Data provided -
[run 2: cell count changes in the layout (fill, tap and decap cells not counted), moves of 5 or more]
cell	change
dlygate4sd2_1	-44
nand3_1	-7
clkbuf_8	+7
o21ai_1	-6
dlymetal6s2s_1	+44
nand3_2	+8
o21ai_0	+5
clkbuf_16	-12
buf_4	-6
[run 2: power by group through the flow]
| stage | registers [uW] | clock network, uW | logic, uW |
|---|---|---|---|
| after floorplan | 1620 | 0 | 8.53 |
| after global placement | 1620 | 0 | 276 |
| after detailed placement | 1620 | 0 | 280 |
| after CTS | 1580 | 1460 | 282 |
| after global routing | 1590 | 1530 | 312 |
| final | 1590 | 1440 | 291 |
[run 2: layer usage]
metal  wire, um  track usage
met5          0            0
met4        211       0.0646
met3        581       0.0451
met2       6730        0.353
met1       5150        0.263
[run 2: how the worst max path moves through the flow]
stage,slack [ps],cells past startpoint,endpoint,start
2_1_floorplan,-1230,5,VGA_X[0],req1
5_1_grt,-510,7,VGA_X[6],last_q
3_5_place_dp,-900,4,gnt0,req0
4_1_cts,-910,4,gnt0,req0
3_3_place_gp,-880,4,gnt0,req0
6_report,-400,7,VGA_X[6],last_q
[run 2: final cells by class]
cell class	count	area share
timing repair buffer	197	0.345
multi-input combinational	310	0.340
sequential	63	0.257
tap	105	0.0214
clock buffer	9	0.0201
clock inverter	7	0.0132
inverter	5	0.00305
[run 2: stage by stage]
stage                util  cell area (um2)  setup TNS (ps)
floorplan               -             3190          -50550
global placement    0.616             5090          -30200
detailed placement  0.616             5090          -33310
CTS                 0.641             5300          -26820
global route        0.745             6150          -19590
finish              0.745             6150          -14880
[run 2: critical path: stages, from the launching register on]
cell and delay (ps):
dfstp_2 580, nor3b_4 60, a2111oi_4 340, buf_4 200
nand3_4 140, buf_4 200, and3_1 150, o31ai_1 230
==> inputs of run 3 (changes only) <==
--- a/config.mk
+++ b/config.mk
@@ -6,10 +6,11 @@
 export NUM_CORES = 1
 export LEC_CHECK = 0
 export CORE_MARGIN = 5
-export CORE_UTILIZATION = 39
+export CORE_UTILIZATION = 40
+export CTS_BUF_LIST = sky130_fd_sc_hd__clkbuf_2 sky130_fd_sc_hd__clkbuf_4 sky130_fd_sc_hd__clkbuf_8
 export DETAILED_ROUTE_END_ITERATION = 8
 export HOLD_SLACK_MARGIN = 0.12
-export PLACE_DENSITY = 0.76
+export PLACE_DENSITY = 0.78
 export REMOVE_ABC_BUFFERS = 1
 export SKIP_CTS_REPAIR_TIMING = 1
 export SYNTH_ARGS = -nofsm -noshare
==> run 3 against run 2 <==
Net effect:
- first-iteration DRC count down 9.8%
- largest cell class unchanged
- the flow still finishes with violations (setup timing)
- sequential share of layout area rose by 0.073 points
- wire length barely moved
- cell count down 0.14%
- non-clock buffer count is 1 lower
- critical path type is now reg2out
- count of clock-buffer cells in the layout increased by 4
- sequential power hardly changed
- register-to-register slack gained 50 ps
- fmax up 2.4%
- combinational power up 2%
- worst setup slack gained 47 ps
==> src/rtl/fir_mem_engine.sv <==
// fir_mem_engine: fabric-side FIR engine on the fir_memory s2 port.
// Loads T coefficients into local registers. For each output n it reads the
// needed samples newest-first and accumulates h[k]*x[n-k], then writes y[n]
// back to memory. A done pulse follows the last write.
module fir_mem_engine #(
    parameter int MAX_TAPS = 32,
    parameter int RD_LAT   = 1,
    parameter int ACC_W    = 40
) (
    input  logic        clk_clk,
    input  logic        reset_reset_n,
    input  logic        start,
    input  logic [13:0] coef_base,
    input  logic [13:0] src_base,
    input  logic [13:0] dst_base,
    input  logic [5:0]  num_taps,
    input  logic [13:0] num_samples,
    output logic        busy,
    output logic        done,
    output logic        error,
    output logic [13:0] s2_address,
    output logic        s2_chipselect,
    output logic        s2_clken,
    output logic        s2_write,
    output logic [63:0] s2_writedata,
    output logic [7:0]  s2_byteenable,
    input  logic [63:0] s2_readdata
);

    localparam int         IDX_W = (MAX_TAPS > 1) ? $clog2(MAX_TAPS) : 1;
    localparam logic [6:0] MAX_T = 7'(MAX_TAPS);

    typedef enum logic [2:0] {
        S_IDLE   = 3'd0,
        S_LOAD   = 3'd1,
        S_MAC    = 3'd2,
        S_WRITE  = 3'd3,
        S_FINISH = 3'd4
    } state_t;

    // s2 bus protocol: s2 is a fixed-latency slave with no wait request.
    // A cycle with chipselect=1/write=0 is a read whose data is on s2_readdata
    // exactly RD_LAT cycles later; chipselect=1/write=1 commits writedata in
    // that same cycle. chipselect is 0 in every cycle without an access.

    state_t                  r_state;
    state_t                  w_state_nxt;

    // Job parameters, frozen at accept
    logic [13:0]             r_coef_base;
    logic [13:0]             r_src_base;
    logic [13:0]             r_dst_base;
    logic [13:0]             r_n_total;
    logic [5:0]              r_taps;

    // Sequencing counters
    logic [13:0]             r_n;
    logic [5:0]              r_iss_cnt;
    logic [5:0]              r_ret_cnt;
    logic [RD_LAT-1:0]       r_rd_pipe;

    // Datapath
    logic signed [ACC_W-1:0] r_acc;
    logic signed [15:0]      r_coef [MAX_TAPS];

    // Registered outputs
    logic                    r_busy;
    logic                    r_done;
    logic                    r_error;
    logic                    r_cs;
    logic                    r_wr;
    logic [13:0]             r_addr;
    logic [63:0]             r_wdata;

    // Combinational next values
    logic                    w_accept;
    logic                    w_bad_taps;
    logic                    w_go_run;
    logic                    w_issued;
    logic                    w_ret;
    logic [14:0]             w_n_p1;
    logic [5:0]              w_kn;
    logic                    w_last_coef;
    logic                    w_last_mac;
    logic                    w_last_n;
    logic signed [15:0]      w_h;
    logic signed [15:0]      w_x;
    logic signed [31:0]      w_prod;
    logic signed [ACC_W-1:0] w_acc_nxt;
    logic                    w_cs_nxt;
    logic                    w_wr_nxt;
    logic [13:0]             w_addr_nxt;
    logic [63:0]             w_wdata_nxt;
    logic [5:0]              w_iss_nxt;
    logic [5:0]              w_ret_nxt;
    logic [13:0]             w_n_nxt;
    logic                    w_acc_clr;
    logic                    w_done_nxt;
    logic                    w_err_nxt;
    logic                    w_busy_nxt;
    logic                    w_unused;

    assign w_accept    = (r_state == S_IDLE) && start;
    assign w_bad_taps  = (num_taps == 6'd0) || ({1'b0, num_taps} > MAX_T);
    assign w_go_run    = w_accept && !w_bad_taps && (num_samples != 14'd0);

    // A read leaves the pipe RD_LAT cycles after issue; returns are in order
    assign w_issued    = r_cs && !r_wr;
    assign w_ret       = r_rd_pipe[RD_LAT-1];

    // Kn = min(n+1, T): number of taps that touch non-negative sample indices
    assign w_n_p1      = {1'b0, r_n} + 15'd1;
    assign w_kn        = (w_n_p1 >= {9'd0, r_taps}) ? r_taps : w_n_p1[5:0];

    assign w_last_coef = w_ret && (r_ret_cnt == r_taps - 6'd1);
    assign w_last_mac  = w_ret && (r_ret_cnt == w_kn - 6'd1);
    assign w_last_n    = ((r_n + 14'd1) == r_n_total);

    // Return k of output n pairs with h[k], since samples are read newest-first
    assign w_h         = r_coef[r_ret_cnt[IDX_W-1:0]];
    assign w_x         = s2_readdata[15:0];
    assign w_prod      = 32'(w_h) * 32'(w_x);
    assign w_acc_nxt   = w_ret ? (r_acc + ACC_W'(w_prod)) : r_acc;

    assign w_unused    = ^s2_readdata[63:16];

    assign busy          = r_busy;
    assign done          = r_done;
    assign error         = r_error;
    assign s2_address    = r_addr;
    assign s2_chipselect = r_cs;
    assign s2_clken      = r_busy;
    assign s2_write      = r_wr;
    assign s2_writedata  = r_wdata;
    assign s2_byteenable = 8'hFF;

    // State register
    always_ff @(posedge clk_clk or negedge reset_reset_n) begin
        if (!reset_reset_n) begin
            r_state <= S_IDLE;
        end else begin
            r_state <= w_state_nxt;
        end
    end

    // Next-state decision
    always_comb begin
        w_state_nxt = r_state;
        case (r_state)
            S_IDLE:   if (w_go_run) w_state_nxt = S_LOAD;
            S_LOAD:   if (w_last_coef) w_state_nxt = S_MAC;
            S_MAC:    if (w_last_mac) w_state_nxt = S_WRITE;
            S_WRITE:  w_state_nxt = w_last_n ? S_FINISH : S_MAC;
            S_FINISH: w_state_nxt = S_IDLE;
            default:  w_state_nxt = S_IDLE;
        endcase
    end

    // Next values of bus strobes, status flags and counters; the first access
    // of each phase is set up on the edge that enters it so it starts at once
    always_comb begin
        w_cs_nxt    = 1'b0;
        w_wr_nxt    = 1'b0;
        w_addr_nxt  = r_addr;
        w_wdata_nxt = r_wdata;
        w_iss_nxt   = r_iss_cnt;
        w_ret_nxt   = w_ret ? (r_ret_cnt + 6'd1) : r_ret_cnt;
        w_n_nxt     = r_n;
        w_acc_clr   = 1'b0;
        w_done_nxt  = 1'b0;
        w_err_nxt   = r_error;
        w_busy_nxt  = (w_state_nxt != S_IDLE);
        case (r_state)
            S_IDLE: begin
                if (w_accept) begin
                    w_err_nxt  = w_bad_taps;
                    w_done_nxt = !w_go_run;
                end
                if (w_go_run) begin
                    w_cs_nxt   = 1'b1;
                    w_addr_nxt = coef_base;
                    w_iss_nxt  = 6'd1;
                    w_ret_nxt  = 6'd0;
                    w_n_nxt    = 14'd0;
                end
            end
            S_LOAD: begin
                if (w_last_coef) begin
                    w_cs_nxt   = 1'b1;
                    w_addr_nxt = r_src_base;
                    w_iss_nxt  = 6'd1;
                    w_ret_nxt  = 6'd0;
                    w_acc_clr  = 1'b1;
                end else if (r_iss_cnt < r_taps) begin
                    w_cs_nxt   = 1'b1;
                    w_addr_nxt = r_coef_base + 14'(r_iss_cnt);
                    w_iss_nxt  = r_iss_cnt + 6'd1;
                end
            end
            S_MAC: begin
                if (w_last_mac) begin
                    w_cs_nxt    = 1'b1;
                    w_wr_nxt    = 1'b1;
                    w_addr_nxt  = r_dst_base + r_n;
                    w_wdata_nxt = 64'(w_acc_nxt);
                end else if (r_iss_cnt < w_kn) begin
                    w_cs_nxt   = 1'b1;
                    w_addr_nxt = r_src_base + r_n - 14'(r_iss_cnt);
                    w_iss_nxt  = r_iss_cnt + 6'd1;
                end
            end
            S_WRITE: begin
                w_n_nxt = r_n + 14'd1;
                if (!w_last_n) begin
                    w_cs_nxt   = 1'b1;
                    w_addr_nxt = r_src_base + r_n + 14'd1;
                    w_iss_nxt  = 6'd1;
                    w_ret_nxt  = 6'd0;
                    w_acc_clr  = 1'b1;
                end
            end
            S_FINISH: begin
                w_done_nxt = 1'b1;
            end
            default: ;
        endcase
    end

    // Output, status and sequencing registers
    always_ff @(posedge clk_clk or negedge reset_reset_n) begin
        if (!reset_reset_n) begin
            r_busy      <= 1'b0;
            r_done      <= 1'b0;
            r_error     <= 1'b0;
            r_cs        <= 1'b0;
            r_wr        <= 1'b0;
            r_addr      <= 14'd0;
            r_wdata     <= 64'd0;
            r_iss_cnt   <= 6'd0;
            r_ret_cnt   <= 6'd0;
            r_n         <= 14'd0;
            r_rd_pipe   <= '0;
            r_coef_base <= 14'd0;
            r_src_base  <= 14'd0;
            r_dst_base  <= 14'd0;
            r_n_total   <= 14'd0;
            r_taps      <= 6'd0;
        end else begin
            r_busy    <= w_busy_nxt;
            r_done    <= w_done_nxt;
            r_error   <= w_err_nxt;
            r_cs      <= w_cs_nxt;
            r_wr      <= w_wr_nxt;
            r_addr    <= w_addr_nxt;
            r_wdata   <= w_wdata_nxt;
            r_iss_cnt <= w_iss_nxt;
            r_ret_cnt <= w_ret_nxt;
            r_n       <= w_n_nxt;
            r_rd_pipe <= (r_rd_pipe << 1) | RD_LAT'(w_issued);
            if (w_accept) begin
                r_coef_base <= coef_base;
                r_src_base  <= src_base;
                r_dst_base  <= dst_base;
                r_n_total   <= num_samples;
                r_taps      <= num_taps;
            end
        end
    end

    // Accumulator: cleared when an output's first read is issued
    always_ff @(posedge clk_clk or negedge reset_reset_n) begin
        if (!reset_reset_n) begin
            r_acc <= '0;
        end else if (w_acc_clr) begin
            r_acc <= '0;
        end else if (r_state == S_MAC) begin
            r_acc <= w_acc_nxt;
        end
    end

    // Coefficient capture as each LOAD read returns
    always_ff @(posedge clk_clk) begin
        if ((r_state == S_LOAD) && w_ret) begin
            r_coef[r_ret_cnt[IDX_W-1:0]] <= w_x;
        end
    end

endmodule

What this task involves - What is wanted is a copy of every line in the listing that includes the word "flow".

Your solution -
[run 2: power by group through the flow]
[run 2: how the worst max path moves through the flow]
- the flow still finishes with violations (setup timing)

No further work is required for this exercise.